TASK OBJECTIVE. Establish how many lines below contain the string "else". Respond with that number alone.

RECORD EXCERPTS.
This is an optimization exercise on Yosys and OpenROAD, whose aim is small area, a short achievable clock period and few clock cycles per item, not a production implementation. In this exercise RTL edits were held to simulation tests only and were not proved equivalent to the original. No activity file was given, so power comes from the tool's default toggle rates.

==> try-violet: inputs <==
## ex_stage
module ex_stage #(
  parameter int XLEN = 32
) (
  input  logic            clk,
  input  logic            rst_n,
  input  logic            id_valid,
  input  logic [XLEN-1:0] id_rs1_data,
  input  logic [XLEN-1:0] id_rs2_data,
  input  logic [XLEN-1:0] id_imm,
  input  logic            id_alu_src,
  input  logic [4:0]      id_alu_op,
  input  logic            id_mem_read,
  input  logic            id_mem_write,
  input  logic            id_reg_write,
  input  logic [4:0]      id_rd,
  input  logic            flush,
  output logic            ex_busy,
  output logic            exm_valid,
  output logic [XLEN-1:0] exm_alu_result,
  output logic [XLEN-1:0] exm_rs2_data,
  output logic            exm_mem_read,
  output logic            exm_mem_write,
  output logic            exm_reg_write,
  output logic [4:0]      exm_rd
);
clock: 12.0 ns
lec_check: 0
abc_area: 1
cap_margin: 30
core_margin: 2
core_utilization: 50
setup_slack_margin: 5
slew_margin: 20
standard.sh (not shown) runs the stock make flow with config.mk's settings and CLKGATE_MAP_FILE= SYNTH_SCRIPT=/design/flow/synth_recipe.tcl, a recipe that flattens the netlist after the stock synthesis.
==> flow/flow/run.sh <==
#!/bin/bash
# Own layout flow: the standard layout (standard.sh: unchanged synthesis,
# floorplan, placement, CTS and routing, constraint.sdc as given), with two
# changes to how the layout is made:
#  - the port buffers that buffer_ports inserts on every input and output
#    are plain buffers (buf_2) instead of the delay cell it picks by itself.
# The whole make output goes to standard_margin.log; ORFS also keeps each
# step's log under orfs/logs.
set -euo pipefail
MARGIN=5
sed -E "s/SETUP_SLACK_MARGIN=[0-9.]+/SETUP_SLACK_MARGIN=${MARGIN}/" standard.sh > standard_margin.sh
grep -q "SETUP_SLACK_MARGIN=${MARGIN}" standard_margin.sh
export BUFFER_PORTS_ARGS="-buffer_cell sky130_fd_sc_hd__buf_2"
bash standard_margin.sh > standard_margin.log 2>&1
test -f out/final.def
==> try-raven: changes against try-violet <==
--- a/flow/design.v
+++ b/flow/design.v
@@ -49,55 +49,56 @@
   output logic [4:0]      sh_amt,
   input  logic [XLEN-1:0] sh_out,
   output logic [XLEN:0]   add_x,
   output logic [XLEN:0]   add_y,
   output logic            add_cin,
   input  logic [XLEN:0]   add_sum,
   output logic            add_own
 );
-  logic        active_q, iter_q, fix_q;
-  logic        mul_q, mulu_q, ext_q;   
+  logic        mact_q, dact_q, own_q, iter_q, fix_q;
+  logic        mul_q, mulu_q;   
   logic [4:0]  cnt_q;
   logic [34:0] s_q, c_q;    
   logic [31:0] q_q;         
   logic [7:0]  lo_s_q, lo_c_q;
   logic        lo_n_q;
   logic        is_mul, is_div, is_mulu;
   logic [2:0]  step;
   assign is_mul  = ex_pkg::is_mul_op(op);
   assign is_div  = ex_pkg::is_div_op(op);
   assign is_mulu = (op == ex_pkg::ALU_MUL);
-  assign step    = active_q ? cnt_q[2:0] : 3'd0;
+  assign step    = mact_q ? cnt_q[2:0] : 3'd0;
   logic        a_sx, b_sx, neg3;
   logic [32:0] m33;
   logic [8:0]  win;
   logic [42:0] row [6];
   logic [42:0] s1, c1, s2, c2, s3, c3, s4, c4;
   logic [9:0]  low;
   logic [1:0]  k;
   assign a_sx = (op != ex_pkg::ALU_MULHU);
   assign b_sx = (op == ex_pkg::ALU_MUL) || (op == ex_pkg::ALU_MULH);
   assign m33  = {b_sx & b[31], b};
   assign low = 10'(lo_s_q) + 10'(lo_c_q) + (10'(lo_n_q) << 6);
-  assign k   = active_q ? low[9:8] : 2'd0;
+  assign k   = mact_q ? low[9:8] : 2'd0;
   logic [8:0] win_q, win_next;
   always_comb begin
     case (step[1:0])
       2'd0:    win_next = a[15:7];
       2'd1:    win_next = a[23:15];
-      default: win_next = a[31:23];
+      2'd2:    win_next = a[31:23];
+      default: win_next = {8'b0, a[31]};   
     endcase
   end
-  assign win = active_q ? win_q : {a[7:0], 1'b0};
+  assign win = mact_q ? win_q : {a[7:0], 1'b0};
   always_comb begin
     logic [34:0] m;
     logic        neg, one, two;
     logic [3:0]  negs;
-    if (active_q) begin
+    if (mact_q) begin
       row[0] = {8'b0, s_q};
       row[1] = {8'b0, c_q};
     end else begin
       row[0] = 43'(1) << 34;
       row[1] = '0;
     end
     for (int j = 0; j < 4; j++) begin
       neg = win[2*j+2];
@@ -138,104 +139,113 @@
   logic fin_q;
   always_comb begin
     case (step)
       3'd0:    mul_cut = (a[31:7]  == '0) || (a[31:7]  == '1);
       3'd1:    mul_cut = (a[31:15] == '0) || (a[31:15] == '1);
       3'd2:    mul_cut = (a[31:23] == '0) || (a[31:23] == '1);
       default: mul_cut = 1'b1;
     endcase
-    if (!is_mulu) mul_cut = (step == 3'd3);
+    if (!is_mulu) mul_cut = ((step == 3'd3) & ~ext) | (step == 3'd4);
   end
-  assign mul_fin = active_q & fin_q;
+  assign mul_fin = mact_q & fin_q;
   always_comb begin
     case (step)
       3'd1:    mul_res = {fsum[23:0], low[7:0]};
       3'd2:    mul_res = {fsum[15:0], low[7:0], q_q[23:16]};
       3'd3:    mul_res = {fsum[7:0],  low[7:0], q_q[23:8]};
       default: mul_res = {low[7:0], q_q[23:0]};
     endcase
-    if (!mulu_q) mul_res = fsum;
+    if (!mulu_q) mul_res = (step == 3'd5) ? {fsum[23:0], low[7:0]} : fsum;
   end
   logic        d_signed, d_rem, a_neg, b_neg, div0, triv, ge, neg_res, last;
   logic [31:0] a_abs, r_next, q_next, dsel, div_res;
   logic [5:0]  lz_a, lz_b;
   assign d_signed = (op == ex_pkg::ALU_DIV) || (op == ex_pkg::ALU_REM);
   assign d_rem    = (op == ex_pkg::ALU_REM) || (op == ex_pkg::ALU_REMU);
   assign a_neg    = d_signed & a[31];
   assign b_neg    = d_signed & b[31];
   assign a_abs    = (a ^ {32{a_neg}}) + 32'(a_neg);
   assign lz_a     = ex_pkg::clz32(s_q[31:0]);
   assign lz_b     = ex_pkg::clz32(c_q[31:0]);
   assign div0     = (c_q[31:0] == '0);
-  assign triv     = div0 | (lz_a > lz_b);
+  logic [31:0] bmask;
+  always_comb begin
+    bmask = c_q[31:0];
+    for (int sh = 1; sh < 32; sh = sh * 2) bmask = bmask | (bmask >> sh);
+  end
+  assign triv     = div0 | ((s_q[31:0] & ~(bmask >> 1)) == '0);
   assign sh_in  = c_q[31:0];
   assign sh_amt = 5'(lz_b - lz_a);
   logic [32:0] diff;
   assign diff    = {1'b0, s_q[31:0]} - {1'b0, c_q[31:0]};
   assign ge      = ~diff[32];
   assign r_next  = ge ? diff[31:0] : s_q[31:0];
   assign q_next  = {q_q[30:0], ge};
   logic neg_q;
   assign neg_res = d_rem ? a_neg : (a_neg ^ b_neg);
   assign dsel    = d_rem ? r_next : q_next;
   assign last    = iter_q & (cnt_q == 5'd0);
   assign div_res = fix_q ? add_sum[31:0] : (iter_q ? dsel : (d_rem ? a : {32{div0}}));
-  logic [31:0] ap, aq, ar;
+  logic [31:0] ap, aq;
   logic        ay0;
   always_comb begin
     ap      = s_q[31:0];
     aq      = c_q[31:0];
-    ar      = '0;
     ay0     = 1'b0;
     add_cin = 1'b1;
-    if (!active_q) begin
+    if (!own_q) begin
       ap      = b ^ {32{b_neg}};
       aq      = '0;
       add_cin = b_neg;
     end else if (mul_q) begin
-      ar      = ext_q ? b : '0;
       ay0     = low[9] | low[8];
       add_cin = low[9];
     end else begin
       ap      = ~s_q[31:0];
       aq      = '0;
     end
   end
-  assign add_x   = {1'b0, ap ^ aq ^ ar};
-  assign add_y   = {(ap & aq) | (ap & ar) | (aq & ar), ay0};
-  assign add_own = active_q | is_div;
+  assign add_x   = {1'b0, ap ^ aq};
+  assign add_y   = {ap & aq, ay0};
+  assign add_own = own_q | is_div;
   always_comb begin
     busy = 1'b0;
     if (is_mul) busy = ~mul_fin;
-    else if (is_div) busy = ~(active_q & (fix_q | (last & ~neg_q) | (~iter_q & triv)));
+    else if (is_div) busy = ~(dact_q & (fix_q | (last & ~neg_q) | (~iter_q & triv)));
   end
   assign result = mul_q ? mul_res : div_res;
   always_ff @(posedge clk or negedge rst_n) begin
-    if (!rst_n) active_q <= 1'b0;
-    else        active_q <= valid & busy;
+    if (!rst_n) begin
+      mact_q <= 1'b0;
+      dact_q <= 1'b0;
+      own_q  <= 1'b0;
+    end else begin
+      mact_q <= valid & busy & is_mul;
+      dact_q <= valid & busy & is_div;
+      own_q  <= valid & busy & (is_div | mul_cut);
+    end
   end
   always_ff @(posedge clk) begin
     mul_q  <= is_mul;
     mulu_q <= is_mulu;
-    ext_q  <= ext;
     neg_q  <= neg_res;
     fin_q  <= mul_cut;
     win_q  <= win_next;
     lo_s_q <= s4[7:0];
     lo_c_q <= c4[7:0];
     lo_n_q <= neg3;
     if (is_mul) begin
       iter_q <= 1'b0;
       fix_q  <= 1'b0;
       cnt_q  <= 5'(step) + 5'd1;
       s_q    <= s4[42:8];
       c_q    <= c4[42:8];
       q_q    <= {8'b0, low[7:0], q_q[23:8]};
-    end else if (!active_q) begin
+    end else if (!dact_q) begin
       iter_q <= 1'b0;
       fix_q  <= 1'b0;
       cnt_q  <= sh_amt;
       s_q    <= {3'b0, a_abs};
       c_q    <= {3'b0, add_sum[31:0]};
       q_q    <= '0;
     end else if (!iter_q) begin
       iter_q <= 1'b1;
==> flow/flow/run.sh (replaced) <==
#!/bin/bash
# Own layout flow: the standard layout (standard.sh: unchanged synthesis,
# floorplan, placement, CTS and routing, constraint.sdc as given), with two
# changes to how the layout is made:
#  - the port buffers that buffer_ports inserts on every input and output
#    are plain buffers (buf_2) instead of the delay cell it picks by itself.
# The whole make output goes to standard_margin.log; ORFS also keeps each
# step's log under orfs/logs.
set -euo pipefail
MARGIN=5.5
sed -E "s/SETUP_SLACK_MARGIN=[0-9.]+/SETUP_SLACK_MARGIN=${MARGIN}/" standard.sh > standard_margin.sh
grep -q "SETUP_SLACK_MARGIN=${MARGIN}" standard_margin.sh
export BUFFER_PORTS_ARGS="-buffer_cell sky130_fd_sc_hd__buf_2"
bash standard_margin.sh > standard_margin.log 2>&1
test -f out/final.def
==> notes <==
- Between try-raven and try-violet, the lower non-clock buffer count is in try-violet (gap 58).
- Against try-violet, the register-to-register slack of try-raven is higher by 0.25 ns.
- Against try-violet, the global-route usage of try-raven is lower by 0.18 points.
- Between try-violet and try-raven, the lower utilization is in try-violet (gap 1.3 points).
- In try-violet the cell count is smaller than in try-raven, by 0.46%.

RESPONSE BOX. 10